I’d like to discuss two creative art therapeutic modalities that I specialize in teaching to graduate art therapy students. First is stone carving as a way to process unconscious material, often stirred up by their work with clients in clinical settings. This unique experience provides students with the ability to reflect on their challenges with difficult clients, as they undertake, often for the first time, the challenge of stone carving. Parallel processes quickly manifest that require exploration of defense mechanisms and resistance, as the stone often seems to be reluctant to allow the student to move from the surface to deeper material. This process becomes a foundation for students to learn the value of using their own artwork as a means of processing countertransference material. It’s wonderfully gratifying to see their finished sculpture, on display at the Graduate Art Exhibition, and hear their description of their own personal journeys during our final critique session. I also enjoy the opportunity to work along with students and create my own stone sculpture with them in the studio, as a model for them, encouraging them to pursue their own artwork as they continue to evolve as clinicians. This emphasis resounds throughout my teaching as I believe that integrating one’s own art into your life is absolutely necessary in order to maintain and promote personal growth.
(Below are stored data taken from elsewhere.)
===== src/hw/rci_regs.vh =====
// constants for the reset cause and interrupt unit
// Functional notes
// RULE1: power-on clears flag; other resets leave it
// RULE2: crystal start-up 72 ms plus 1024 periods
// RULE3: time-out/power-down flags follow reset cause
// RULE4: resets load 000h; irq wake vectors 0004h
// RULE5: converter wake sets done, clears running
// RULE6: four sources: timer, pin, port, converter
// RULE7: flags set regardless of any enable
// RULE8: global enable gates; vector at once (code vectors after the RULE15 latency)
// RULE9: any reset clears global enable
// RULE10: return-from-interrupt sets global enable
// RULE11: taking irq clears enable, pushes, vectors
// RULE12: software clears flag before re-enabling
// RULE13: converter flag/enable plus peripheral gate
// RULE14: pin, port, timer flags in control reg
// RULE15: latency three or four instruction cycles
// RULE16: sleep clears power-down, sets time-out
// RULE17: timer overflow flag bit 2, enable 5
// RULE18: pin edge per select; flag bit 1
// RULE19: write zero clears; event beats clear
`ifndef RCI_REGS_VH
`define RCI_REGS_VH
// register offsets
`define RCI_A_STATUS 8'h03
`define RCI_A_INTERRUPT_CONTROL 8'h0b
`define RCI_A_PIR 8'h0c
`define RCI_A_CONV 8'h1f
`define RCI_A_OPTION 8'h81
`define RCI_A_PIE 8'h8c
`define RCI_A_POWER_CONTROL_STATUS 8'h8e
`define RCI_A_EVSTS 8'h90
`define RCI_A_EVMSK 8'h91
// field positions
`define RCI_B_POR 1
`define RCI_B_PD 3
`define RCI_B_TO 4
`define RCI_B_GIE 7
`define RCI_B_PEIE 6
`define RCI_B_TIMER_OVERFLOW_ENABLE 5
`define RCI_B_INTE 4
`define RCI_B_GPIE 3
`define RCI_B_TIMER_OVERFLOW_FLAG 2
`define RCI_B_EXTERNAL_IRQ_FLAG 1
`define RCI_B_PORT_CHANGE_FLAG 0
`define RCI_B_CONVERTER_DONE_FLAG 6
`define RCI_B_CRUN 3
`define RCI_B_EDGE 6
// reset values
`define RCI_RST_OPTION 8'hff
`define RCI_RST_EVSTS 4'h1
// program counter targets
`define RCI_PC_RESET 13'h0000
`define RCI_PC_VECTOR 13'h0004
// oscillator modes
`define RCI_M_LP 3'h0
`define RCI_M_XT 3'h1
`define RCI_M_HS 3'h2
`define RCI_M_INTERNAL_RC_MODE 3'h4
`define RCI_M_EXTERNAL_RC_MODE 3'h6
// timing
`define RCI_PWRT_MS 72
`define RCI_CLK_KHZ 40000
`define RCI_OST_TOSC 1024
`define RCI_IRQ_LAT 2'h3
`endif


===== src/hw/rci_top.v =====
// reset cause recording, start-up delays and vectored interrupt logic
//
// Strobed register access was decided locally.
`timescale 1ns/1ps
`include "rci_regs.vh"
module rci_top #(
   parameter CNT_W = 22,
   parameter PWRT_CYC = `RCI_PWRT_MS * `RCI_CLK_KHZ,
   parameter OST_CYC = `RCI_OST_TOSC
) (
   input wire core_clk_i,
   input wire rstn_i,
   input wire external_reset_pin_n_i,
   input wire external_irq_pin_i,
   input wire power_up_timer_enable_n_i,
   input wire [2:0] osc_mode_i,
   input wire wdt_timeout_i,
   input wire sleep_exec_i,
   input wire return_from_interrupt_i,
   input wire timer_overflow_i,
   input wire port_change_i,
   input wire conv_done_i,
   input wire [7:0] addr_i,
   input wire [7:0] wdata_i,
   input wire wr_i,
   input wire rd_i,
   output reg [7:0] rdata_o,
   output reg pc_load_o,
   output reg [12:0] pc_value_o,
   output reg stack_push_o,
   output reg resume_o,
   output reg core_hold_o,
   output reg irq_o
);

   // one-hot sequencer states
   localparam ST_POR = 7'h01;
   localparam ST_PWRT = 7'h02;
   localparam ST_OST = 7'h04;
   localparam ST_HOLD = 7'h08;
   localparam ST_RUN = 7'h10;
   localparam ST_SLEEP = 7'h20;
   localparam ST_WAKE = 7'h40;

   // loads are cut to the counter width on purpose
   localparam integer PWRT_M1 = PWRT_CYC - 1;
   localparam integer OST_M1 = OST_CYC - 1;
   localparam [CNT_W-1:0] PWRT_LD = PWRT_M1[CNT_W-1:0];
   localparam [CNT_W-1:0] OST_LD = OST_M1[CNT_W-1:0];

   // crystal families need the oscillator start-up wait
   function is_xtal;
      input [2:0] m;
      begin
         is_xtal = (m == `RCI_M_LP) | (m == `RCI_M_XT) | (m == `RCI_M_HS);
      end
   endfunction

   reg [6:0] state_r;
   reg [CNT_W-1:0] cnt_r;
   reg from_wake_r;
   reg wake_irq_r;
   reg [1:0] q_r;
   reg [1:0] lat_r;
   reg lat_act_r;
   // pin synchronisers
   reg external_reset_pin_s1_r;
   reg external_reset_pin_s2_r;
   reg ext_s1_r;
   reg ext_s2_r;
   reg ext_d_r;
   // fills with ones once the pin samples have reached the edge flop
   reg [2:0] ext_arm_r;
   // software visible state
   reg por_flag_r;
   reg to_r;
   reg pd_r;
   reg [7:0] interrupt_control_r;
   reg converter_done_flag_r;
   reg adie_r;
   reg [7:0] conv_r;
   reg [7:0] opt_r;
   reg [3:0] evs_r;
   reg [3:0] evm_r;

   // two flops before any logic sees a pin
   always @(posedge core_clk_i) begin
      if (!rstn_i) begin
         external_reset_pin_s1_r <= 1'b0;
         external_reset_pin_s2_r <= 1'b0;
         ext_s1_r <= 1'b0;
         ext_s2_r <= 1'b0;
         ext_d_r <= 1'b0;
         ext_arm_r <= 3'h0;
      end else begin
         external_reset_pin_s1_r <= external_reset_pin_n_i;
         external_reset_pin_s2_r <= external_reset_pin_s1_r;
         ext_s1_r <= external_irq_pin_i;
         ext_s2_r <= ext_s1_r;
         ext_d_r <= ext_s2_r;
         ext_arm_r <= {ext_arm_r[1:0], 1'b1};
      end
   end

   // edge select picks rising or falling edge
   wire ext_raw = opt_r[`RCI_B_EDGE] ? (ext_s2_r & ~ext_d_r)
                                     : (~ext_s2_r & ext_d_r); // [RULE18]
   // the flops reset low, so an idle-high pin would fake a rising edge
   // right after reset; edges count only once both flops hold pin samples
   wire ext_edge = ext_raw & ext_arm_r[2]; // [RULE18]

   wire wr_ic = wr_i & (addr_i == `RCI_A_INTERRUPT_CONTROL);
   wire wr_pir = wr_i & (addr_i == `RCI_A_PIR);
   wire wr_evs = wr_i & (addr_i == `RCI_A_EVSTS);

   // flags: event wins over a clearing write
   wire [2:0] ic_ev = {timer_overflow_i, ext_edge, port_change_i}; // [RULE6] [RULE7]
   wire [2:0] ic_fl_nxt = ic_ev | (wr_ic ? wdata_i[2:0] : interrupt_control_r[2:0]); // [RULE19]
   wire converter_done_flag_nxt = conv_done_i | (wr_pir ? wdata_i[`RCI_B_CONVERTER_DONE_FLAG] : converter_done_flag_r); // [RULE19]
   wire [7:0] ic_nxt = {wr_ic ? wdata_i[7:3] : interrupt_control_r[7:3], ic_fl_nxt}; // [RULE14]

   // any enabled request, global enable not yet applied
   wire irq_any = (ic_nxt[`RCI_B_TIMER_OVERFLOW_FLAG] & ic_nxt[`RCI_B_TIMER_OVERFLOW_ENABLE])
                | (ic_nxt[`RCI_B_EXTERNAL_IRQ_FLAG] & ic_nxt[`RCI_B_INTE])
                | (ic_nxt[`RCI_B_PORT_CHANGE_FLAG] & ic_nxt[`RCI_B_GPIE])
                | (ic_nxt[`RCI_B_PEIE] & converter_done_flag_nxt & adie_r); // [RULE13]
   wire global_irq_enable = ic_nxt[`RCI_B_GIE];
   wire bnd = (q_r == 2'h3);

   // reset-cause and wake events for the sticky status
   wire in_run = (state_r == ST_RUN);
   wire in_slp = (state_r == ST_SLEEP);
   wire ev_ext = ~external_reset_pin_s2_r & (in_run | in_slp);
   wire ev_wdt = wdt_timeout_i & in_run & ~ev_ext;
   wire ev_wake = (state_r == ST_WAKE);
   wire soft_rst = ev_ext | ev_wdt;
   wire [3:0] evs_set = {ev_wake, ev_wdt, ev_ext, 1'b0};
   wire [3:0] evs_clr = wr_evs ? wdata_i[3:0] : 4'h0;

   // main sequencer and registers
   always @(posedge core_clk_i) begin
      if (!rstn_i) begin
         state_r <= ST_POR;
         cnt_r <= {CNT_W{1'b0}};
         from_wake_r <= 1'b0;
         wake_irq_r <= 1'b0;
         q_r <= 2'h0;
         lat_r <= 2'h0;
         lat_act_r <= 1'b0;
         por_flag_r <= 1'b0; // [RULE1]
         to_r <= 1'b1; // [RULE3]
         pd_r <= 1'b1; // [RULE3]
         interrupt_control_r <= 8'h00; // [RULE9]
         converter_done_flag_r <= 1'b0;
         adie_r <= 1'b0;
         conv_r <= 8'h00;
         opt_r <= `RCI_RST_OPTION;
         evs_r <= `RCI_RST_EVSTS;
         evm_r <= 4'h0;
         pc_load_o <= 1'b0;
         pc_value_o <= `RCI_PC_RESET;
         stack_push_o <= 1'b0;
         resume_o <= 1'b0;
         core_hold_o <= 1'b1;
         irq_o <= 1'b0;
      end else begin
         pc_load_o <= 1'b0;
         stack_push_o <= 1'b0;
         resume_o <= 1'b0;
         q_r <= q_r + 2'h1;
         irq_o <= |(evs_r & evm_r);
         evs_r <= evs_set | (evs_r & ~evs_clr);
         interrupt_control_r <= ic_nxt;
         converter_done_flag_r <= converter_done_flag_nxt;
         // plain register writes
         if (wr_i) begin
            case (addr_i)
               `RCI_A_POWER_CONTROL_STATUS: por_flag_r <= wdata_i[`RCI_B_POR];
               `RCI_A_PIE: adie_r <= wdata_i[`RCI_B_CONVERTER_DONE_FLAG];
               `RCI_A_CONV: conv_r <= wdata_i;
               `RCI_A_OPTION: opt_r <= wdata_i;
               `RCI_A_EVMSK: evm_r <= wdata_i[3:0];
               default: ;
            endcase
         end
         case (state_r)
            ST_POR: begin
               core_hold_o <= 1'b1;
               from_wake_r <= 1'b0;
               // timer enable is active low
               if (!power_up_timer_enable_n_i) begin
                  cnt_r <= PWRT_LD;
                  state_r <= ST_PWRT; // [RULE2]
               end else if (is_xtal(osc_mode_i)) begin
                  cnt_r <= OST_LD;
                  state_r <= ST_OST; // [RULE2]
               end else begin
                  state_r <= ST_HOLD;
               end
            end
            ST_PWRT: begin
               if (cnt_r == {CNT_W{1'b0}}) begin
                  if (is_xtal(osc_mode_i)) begin
                     cnt_r <= OST_LD;
                     state_r <= ST_OST; // [RULE2]
                  end else begin
                     state_r <= ST_HOLD;
                  end
               end else begin
                  cnt_r <= cnt_r - {{(CNT_W-1){1'b0}}, 1'b1};
               end
            end
            ST_OST: begin
               if (cnt_r == {CNT_W{1'b0}}) begin
                  state_r <= from_wake_r ? ST_WAKE : ST_HOLD;
               end else begin
                  cnt_r <= cnt_r - {{(CNT_W-1){1'b0}}, 1'b1};
               end
            end
            ST_HOLD: begin
               // delays may expire while the pin is still low
               core_hold_o <= 1'b1;
               if (external_reset_pin_s2_r) begin
                  pc_load_o <= 1'b1;
                  pc_value_o <= `RCI_PC_RESET; // [RULE4]
                  core_hold_o <= 1'b0;
                  state_r <= ST_RUN;
               end
            end
            ST_RUN: begin
               if (return_from_interrupt_i) begin
                  interrupt_control_r[`RCI_B_GIE] <= 1'b1; // [RULE10]
               end
               if (sleep_exec_i) begin
                  pd_r <= 1'b0; // [RULE16]
                  to_r <= 1'b1; // [RULE16]
                  lat_act_r <= 1'b0;
                  core_hold_o <= 1'b1;
                  state_r <= ST_SLEEP;
               end else if (!(global_irq_enable & irq_any)) begin
                  // request withdrawn, drop the pipeline
                  lat_act_r <= 1'b0;
               end else if (bnd) begin
                  // sampled on instruction boundaries only, so the
                  // length of the running instruction does not matter
                  if (!lat_act_r) begin
                     lat_act_r <= 1'b1;
                     lat_r <= `RCI_IRQ_LAT; // [RULE15]
                  end else if (lat_r == 2'h1) begin
                     lat_act_r <= 1'b0;
                     pc_load_o <= 1'b1;
                     pc_value_o <= `RCI_PC_VECTOR; // [RULE11] [RULE8]
                     stack_push_o <= 1'b1; // [RULE11]
                     interrupt_control_r[`RCI_B_GIE] <= 1'b0; // [RULE11]
                  end else begin
                     lat_r <= lat_r - 2'h1;
                  end
               end
               if (ev_wdt) begin
                  to_r <= 1'b0; // [RULE3]
               end
            end
            ST_SLEEP: begin
               core_hold_o <= 1'b1;
               if (wdt_timeout_i | irq_any) begin
                  if (wdt_timeout_i) begin
                     to_r <= 1'b0; // [RULE3]
                     wake_irq_r <= 1'b0;
                  end else begin
                     to_r <= 1'b1; // [RULE3]
                     wake_irq_r <= global_irq_enable;
                  end
                  pd_r <= 1'b0; // [RULE3]
                  if (conv_done_i) begin
                     conv_r[`RCI_B_CRUN] <= 1'b0; // [RULE5]
                  end
                  if (is_xtal(osc_mode_i)) begin
                     cnt_r <= OST_LD; // [RULE2]
                     from_wake_r <= 1'b1;
                     state_r <= ST_OST;
                  end else begin
                     state_r <= ST_WAKE;
                  end
               end
            end
            ST_WAKE: begin
               // continue at the next address unless vectored
               core_hold_o <= 1'b0;
               from_wake_r <= 1'b0;
               resume_o <= 1'b1;
               if (wake_irq_r) begin
                  pc_load_o <= 1'b1;
                  pc_value_o <= `RCI_PC_VECTOR; // [RULE4]
                  stack_push_o <= 1'b1; // [RULE11]
                  interrupt_control_r[`RCI_B_GIE] <= 1'b0; // [RULE11]
               end
               state_r <= ST_RUN;
            end
            default: begin
               state_r <= ST_POR;
            end
         endcase
         // pin and watchdog resets override state, interrupt (all but the port change flag), converter and option settings above;
         // power-on flag is deliberately left alone here
         if (soft_rst) begin
            if (ev_ext & in_slp) begin
               to_r <= 1'b1; // [RULE3]
               pd_r <= 1'b0; // [RULE3]
            end
            interrupt_control_r <= {7'h00, interrupt_control_r[`RCI_B_PORT_CHANGE_FLAG]}; // [RULE9]
            converter_done_flag_r <= 1'b0;
            adie_r <= 1'b0;
            conv_r <= 8'h00;
            opt_r <= `RCI_RST_OPTION;
            lat_act_r <= 1'b0;
            pc_load_o <= 1'b0;
            stack_push_o <= 1'b0;
            core_hold_o <= 1'b1;
            state_r <= ST_HOLD; // [RULE1]
         end
      end
   end

   // read data appear the cycle after the strobe
   always @(posedge core_clk_i) begin
      if (!rstn_i) begin
         rdata_o <= 8'h00;
      end else if (rd_i) begin
         case (addr_i)
            `RCI_A_STATUS: rdata_o <= {3'h0, to_r, pd_r, 3'h0};
            `RCI_A_POWER_CONTROL_STATUS: rdata_o <= {6'h00, por_flag_r, 1'b0};
            `RCI_A_INTERRUPT_CONTROL: rdata_o <= interrupt_control_r;
            `RCI_A_PIR: rdata_o <= {1'b0, converter_done_flag_r, 6'h00};
            `RCI_A_PIE: rdata_o <= {1'b0, adie_r, 6'h00};
            `RCI_A_CONV: rdata_o <= conv_r;
            `RCI_A_OPTION: rdata_o <= opt_r;
            `RCI_A_EVSTS: rdata_o <= {4'h0, evs_r};
            `RCI_A_EVMSK: rdata_o <= {4'h0, evm_r};
            default: rdata_o <= 8'h00;
         endcase
      end else begin
         rdata_o <= 8'h00;
      end
   end

endmodule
Art therapy has been hijacked by the medical profession into a modality that is seen mostly as a way to ‘cure illnesses’. My goal is to resurrect the earlier goals of art therapy that grew out of the Human Potential Movement of the 1960’s where it was seen as a way to revive one’s capacity for creative play that serves as a method to promote personal and emotional growth.
The other class that I would like to describe is Phototherapy, or the therapeutic use of photography. I teach this course at both the College of New Rochelle graduate art therapy program, where it is part of a sequence of three full semesters that lead to a certificate in Phototherapy, and as a Visiting Professor at Pratt Institute, where it is part of a Creative Modalities course. Students are led through a series of projects that require the exploration of personal themes through photography. I have written extensively on this subject and have always been gratified by the results of these courses. Students typically remark that they are profoundly impacted by the power of the technique and therefore, by example, become readily prepared to bring this modality to clients that they work with.
The final critiques in all of these courses become the high point of my teaching experience. This for me is a magical time and I am honored to be able to help so many young professionals feel the power of these techniques, learn about themselves through the experiences and then become well prepared to take this knowledge out into their future work with clients. This has greatly inspired me and enabled me to remain actively vital on these graduate faculties for over 32 years.